• _TASK ITEM_: Return, exactly and in full, the lines of the records below starting at the one with "logic make-up after" and ending at the one with "buffers and inverters", and no other lines.

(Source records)
%%
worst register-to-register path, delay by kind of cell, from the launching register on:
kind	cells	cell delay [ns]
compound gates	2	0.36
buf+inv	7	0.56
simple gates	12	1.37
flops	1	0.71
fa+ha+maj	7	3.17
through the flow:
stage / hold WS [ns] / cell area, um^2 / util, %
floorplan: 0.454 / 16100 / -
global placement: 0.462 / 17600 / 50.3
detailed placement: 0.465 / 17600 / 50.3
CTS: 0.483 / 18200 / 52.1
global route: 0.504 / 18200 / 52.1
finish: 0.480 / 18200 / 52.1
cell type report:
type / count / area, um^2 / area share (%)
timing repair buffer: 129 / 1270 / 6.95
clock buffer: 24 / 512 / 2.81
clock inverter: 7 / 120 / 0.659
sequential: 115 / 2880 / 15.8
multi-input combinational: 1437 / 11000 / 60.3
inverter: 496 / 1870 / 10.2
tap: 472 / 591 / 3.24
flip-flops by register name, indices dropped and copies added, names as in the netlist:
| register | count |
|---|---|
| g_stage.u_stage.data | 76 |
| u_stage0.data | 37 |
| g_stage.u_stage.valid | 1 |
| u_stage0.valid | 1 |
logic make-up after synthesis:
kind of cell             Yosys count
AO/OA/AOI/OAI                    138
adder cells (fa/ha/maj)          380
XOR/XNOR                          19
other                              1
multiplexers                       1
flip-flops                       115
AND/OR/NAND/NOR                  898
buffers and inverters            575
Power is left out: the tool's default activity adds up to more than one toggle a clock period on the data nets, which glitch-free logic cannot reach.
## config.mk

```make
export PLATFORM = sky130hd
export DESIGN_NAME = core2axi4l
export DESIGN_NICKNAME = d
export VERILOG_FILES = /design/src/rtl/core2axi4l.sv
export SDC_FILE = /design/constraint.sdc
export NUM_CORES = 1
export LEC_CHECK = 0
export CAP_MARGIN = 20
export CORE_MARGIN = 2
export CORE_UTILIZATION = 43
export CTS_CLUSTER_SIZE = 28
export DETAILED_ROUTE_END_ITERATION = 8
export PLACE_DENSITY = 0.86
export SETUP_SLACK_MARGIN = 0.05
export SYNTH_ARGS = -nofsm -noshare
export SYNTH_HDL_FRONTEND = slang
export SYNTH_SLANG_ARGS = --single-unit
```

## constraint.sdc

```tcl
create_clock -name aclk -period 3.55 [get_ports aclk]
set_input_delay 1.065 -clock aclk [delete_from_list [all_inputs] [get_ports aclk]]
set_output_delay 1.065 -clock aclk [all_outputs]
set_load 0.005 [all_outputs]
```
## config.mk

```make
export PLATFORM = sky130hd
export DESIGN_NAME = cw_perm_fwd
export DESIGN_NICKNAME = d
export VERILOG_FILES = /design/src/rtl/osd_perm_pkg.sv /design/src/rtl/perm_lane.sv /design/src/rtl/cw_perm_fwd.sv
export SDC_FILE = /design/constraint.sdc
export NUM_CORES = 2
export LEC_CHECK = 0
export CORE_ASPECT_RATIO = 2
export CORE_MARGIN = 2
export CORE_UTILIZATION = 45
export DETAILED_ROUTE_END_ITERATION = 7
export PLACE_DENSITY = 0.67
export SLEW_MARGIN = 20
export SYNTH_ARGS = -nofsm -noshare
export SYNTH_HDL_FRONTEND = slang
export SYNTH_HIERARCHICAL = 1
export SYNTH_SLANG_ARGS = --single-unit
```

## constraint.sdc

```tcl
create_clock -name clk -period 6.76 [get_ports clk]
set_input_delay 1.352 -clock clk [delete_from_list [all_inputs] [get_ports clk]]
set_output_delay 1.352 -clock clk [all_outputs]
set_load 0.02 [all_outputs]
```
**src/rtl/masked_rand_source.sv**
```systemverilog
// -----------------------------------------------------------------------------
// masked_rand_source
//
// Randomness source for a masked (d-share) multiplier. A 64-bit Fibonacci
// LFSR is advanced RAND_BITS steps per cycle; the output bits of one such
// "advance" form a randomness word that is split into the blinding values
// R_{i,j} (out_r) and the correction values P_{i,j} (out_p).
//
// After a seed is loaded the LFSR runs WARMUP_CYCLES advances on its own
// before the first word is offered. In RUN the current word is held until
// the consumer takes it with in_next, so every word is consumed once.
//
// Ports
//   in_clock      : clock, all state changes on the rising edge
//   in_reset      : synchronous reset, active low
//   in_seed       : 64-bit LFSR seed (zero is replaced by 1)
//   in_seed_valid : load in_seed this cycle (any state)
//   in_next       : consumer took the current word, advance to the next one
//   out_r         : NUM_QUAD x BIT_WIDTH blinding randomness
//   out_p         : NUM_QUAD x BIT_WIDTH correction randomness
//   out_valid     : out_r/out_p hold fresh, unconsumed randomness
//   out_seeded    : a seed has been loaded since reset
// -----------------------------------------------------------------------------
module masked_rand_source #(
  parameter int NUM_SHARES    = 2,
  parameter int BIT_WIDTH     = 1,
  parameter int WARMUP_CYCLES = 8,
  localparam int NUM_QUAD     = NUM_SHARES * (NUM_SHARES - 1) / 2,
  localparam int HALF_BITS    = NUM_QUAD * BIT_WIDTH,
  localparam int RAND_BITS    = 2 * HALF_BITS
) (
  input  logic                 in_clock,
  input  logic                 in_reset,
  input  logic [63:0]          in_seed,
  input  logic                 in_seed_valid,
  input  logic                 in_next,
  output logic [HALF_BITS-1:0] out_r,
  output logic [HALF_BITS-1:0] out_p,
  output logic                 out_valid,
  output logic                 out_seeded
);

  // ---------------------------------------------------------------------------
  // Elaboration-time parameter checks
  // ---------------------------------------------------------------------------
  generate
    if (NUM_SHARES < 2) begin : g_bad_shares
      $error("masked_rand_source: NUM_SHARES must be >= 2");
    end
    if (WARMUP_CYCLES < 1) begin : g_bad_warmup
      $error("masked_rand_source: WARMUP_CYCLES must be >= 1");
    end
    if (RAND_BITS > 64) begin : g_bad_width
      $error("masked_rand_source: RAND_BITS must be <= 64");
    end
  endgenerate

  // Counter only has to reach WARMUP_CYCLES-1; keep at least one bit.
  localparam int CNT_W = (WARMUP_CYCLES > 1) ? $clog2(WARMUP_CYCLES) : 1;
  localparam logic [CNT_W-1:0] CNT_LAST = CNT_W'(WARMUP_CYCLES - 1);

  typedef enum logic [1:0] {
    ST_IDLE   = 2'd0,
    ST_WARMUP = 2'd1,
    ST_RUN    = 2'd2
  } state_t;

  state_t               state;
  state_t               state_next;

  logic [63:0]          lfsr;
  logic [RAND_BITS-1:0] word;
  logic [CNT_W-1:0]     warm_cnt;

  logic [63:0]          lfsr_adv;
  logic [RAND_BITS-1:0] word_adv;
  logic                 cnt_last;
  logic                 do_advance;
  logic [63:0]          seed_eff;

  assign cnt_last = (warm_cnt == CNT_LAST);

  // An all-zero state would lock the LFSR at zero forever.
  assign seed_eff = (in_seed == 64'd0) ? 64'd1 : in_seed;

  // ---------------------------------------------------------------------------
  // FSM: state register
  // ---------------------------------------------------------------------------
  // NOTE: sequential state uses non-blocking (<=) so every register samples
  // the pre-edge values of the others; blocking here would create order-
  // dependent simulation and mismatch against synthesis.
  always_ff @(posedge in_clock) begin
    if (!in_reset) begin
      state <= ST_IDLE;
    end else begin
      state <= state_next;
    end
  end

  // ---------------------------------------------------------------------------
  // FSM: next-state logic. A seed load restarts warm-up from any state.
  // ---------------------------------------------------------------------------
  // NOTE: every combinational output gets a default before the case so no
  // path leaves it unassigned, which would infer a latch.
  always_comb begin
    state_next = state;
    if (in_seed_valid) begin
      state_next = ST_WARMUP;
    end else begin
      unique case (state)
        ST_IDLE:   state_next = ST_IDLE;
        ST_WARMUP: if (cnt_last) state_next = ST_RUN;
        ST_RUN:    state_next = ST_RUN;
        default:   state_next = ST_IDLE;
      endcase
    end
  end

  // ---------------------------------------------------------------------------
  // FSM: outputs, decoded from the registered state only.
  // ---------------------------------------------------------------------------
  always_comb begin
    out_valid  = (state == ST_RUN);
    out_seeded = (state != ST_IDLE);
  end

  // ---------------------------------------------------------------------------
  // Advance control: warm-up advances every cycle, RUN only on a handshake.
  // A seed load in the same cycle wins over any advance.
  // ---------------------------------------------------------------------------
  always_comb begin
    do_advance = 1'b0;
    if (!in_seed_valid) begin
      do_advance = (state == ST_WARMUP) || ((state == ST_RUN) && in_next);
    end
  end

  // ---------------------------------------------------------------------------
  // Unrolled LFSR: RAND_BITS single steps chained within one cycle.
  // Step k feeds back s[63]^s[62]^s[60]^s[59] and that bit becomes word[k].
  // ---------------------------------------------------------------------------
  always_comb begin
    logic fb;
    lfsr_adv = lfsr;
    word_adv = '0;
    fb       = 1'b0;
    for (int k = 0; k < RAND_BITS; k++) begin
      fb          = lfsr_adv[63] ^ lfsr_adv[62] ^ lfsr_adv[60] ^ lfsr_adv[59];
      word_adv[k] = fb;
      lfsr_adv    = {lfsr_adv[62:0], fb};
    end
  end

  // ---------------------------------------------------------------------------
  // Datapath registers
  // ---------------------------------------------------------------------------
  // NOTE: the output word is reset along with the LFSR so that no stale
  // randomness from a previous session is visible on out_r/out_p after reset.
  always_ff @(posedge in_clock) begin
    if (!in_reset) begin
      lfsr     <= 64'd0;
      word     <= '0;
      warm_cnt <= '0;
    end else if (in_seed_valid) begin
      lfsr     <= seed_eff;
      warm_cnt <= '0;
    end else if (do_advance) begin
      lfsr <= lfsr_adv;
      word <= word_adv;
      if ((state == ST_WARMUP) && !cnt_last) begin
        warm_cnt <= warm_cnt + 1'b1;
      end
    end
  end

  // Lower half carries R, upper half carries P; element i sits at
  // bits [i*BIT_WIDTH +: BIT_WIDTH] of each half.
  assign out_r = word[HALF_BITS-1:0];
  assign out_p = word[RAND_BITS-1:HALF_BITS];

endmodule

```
%%
%%
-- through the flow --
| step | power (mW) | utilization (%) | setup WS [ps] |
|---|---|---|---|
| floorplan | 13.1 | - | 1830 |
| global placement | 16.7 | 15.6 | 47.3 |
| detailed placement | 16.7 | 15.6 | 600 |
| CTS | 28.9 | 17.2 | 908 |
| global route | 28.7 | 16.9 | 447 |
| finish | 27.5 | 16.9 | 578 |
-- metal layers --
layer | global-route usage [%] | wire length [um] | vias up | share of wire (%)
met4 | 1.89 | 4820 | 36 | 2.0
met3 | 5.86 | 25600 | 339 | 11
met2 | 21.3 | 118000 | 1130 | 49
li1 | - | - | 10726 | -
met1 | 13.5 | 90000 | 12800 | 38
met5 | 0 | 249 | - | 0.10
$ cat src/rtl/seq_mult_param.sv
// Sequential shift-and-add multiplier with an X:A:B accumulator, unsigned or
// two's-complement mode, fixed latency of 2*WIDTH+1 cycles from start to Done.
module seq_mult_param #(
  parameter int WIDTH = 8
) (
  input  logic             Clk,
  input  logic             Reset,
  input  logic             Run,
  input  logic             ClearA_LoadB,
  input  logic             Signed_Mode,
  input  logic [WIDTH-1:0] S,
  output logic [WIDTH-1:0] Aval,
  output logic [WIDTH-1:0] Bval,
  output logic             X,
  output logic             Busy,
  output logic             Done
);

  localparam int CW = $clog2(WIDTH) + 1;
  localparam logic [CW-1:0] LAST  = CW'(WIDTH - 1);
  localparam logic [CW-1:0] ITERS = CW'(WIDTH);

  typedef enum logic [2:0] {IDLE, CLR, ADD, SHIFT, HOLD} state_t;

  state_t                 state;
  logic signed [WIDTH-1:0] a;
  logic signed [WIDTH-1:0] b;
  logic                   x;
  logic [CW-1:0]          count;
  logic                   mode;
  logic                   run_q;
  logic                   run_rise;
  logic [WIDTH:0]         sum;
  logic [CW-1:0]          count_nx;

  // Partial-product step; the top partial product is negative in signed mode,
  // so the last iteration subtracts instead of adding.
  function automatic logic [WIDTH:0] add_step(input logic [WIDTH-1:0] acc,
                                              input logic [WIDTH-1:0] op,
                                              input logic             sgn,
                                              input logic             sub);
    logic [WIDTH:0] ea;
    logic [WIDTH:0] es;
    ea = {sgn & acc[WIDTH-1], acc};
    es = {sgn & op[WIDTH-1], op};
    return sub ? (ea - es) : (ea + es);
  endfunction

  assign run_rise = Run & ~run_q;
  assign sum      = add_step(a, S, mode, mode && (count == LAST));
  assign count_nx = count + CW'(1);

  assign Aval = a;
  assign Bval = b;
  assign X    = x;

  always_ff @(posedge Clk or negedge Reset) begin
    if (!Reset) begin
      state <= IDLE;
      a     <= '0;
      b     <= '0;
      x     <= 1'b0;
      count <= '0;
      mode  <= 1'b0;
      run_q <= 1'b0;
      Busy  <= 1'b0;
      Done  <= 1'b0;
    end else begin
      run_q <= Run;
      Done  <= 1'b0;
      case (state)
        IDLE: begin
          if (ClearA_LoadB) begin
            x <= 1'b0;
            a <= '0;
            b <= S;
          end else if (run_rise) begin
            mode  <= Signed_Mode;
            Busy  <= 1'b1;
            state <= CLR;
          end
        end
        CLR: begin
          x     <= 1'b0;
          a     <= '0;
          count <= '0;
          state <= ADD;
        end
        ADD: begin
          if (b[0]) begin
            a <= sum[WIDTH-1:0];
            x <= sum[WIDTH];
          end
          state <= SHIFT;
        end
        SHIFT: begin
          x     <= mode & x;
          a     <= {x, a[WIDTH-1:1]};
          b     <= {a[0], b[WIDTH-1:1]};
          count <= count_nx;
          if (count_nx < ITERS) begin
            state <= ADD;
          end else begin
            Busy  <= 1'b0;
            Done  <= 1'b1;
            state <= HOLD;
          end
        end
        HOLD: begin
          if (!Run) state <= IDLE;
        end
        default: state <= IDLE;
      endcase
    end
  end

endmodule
%%
• _ANSWER AREA_:
logic make-up after synthesis:
kind of cell             Yosys count
AO/OA/AOI/OAI                    138
adder cells (fa/ha/maj)          380
XOR/XNOR                          19
other                              1
multiplexers                       1
flip-flops                       115
AND/OR/NAND/NOR                  898
buffers and inverters            575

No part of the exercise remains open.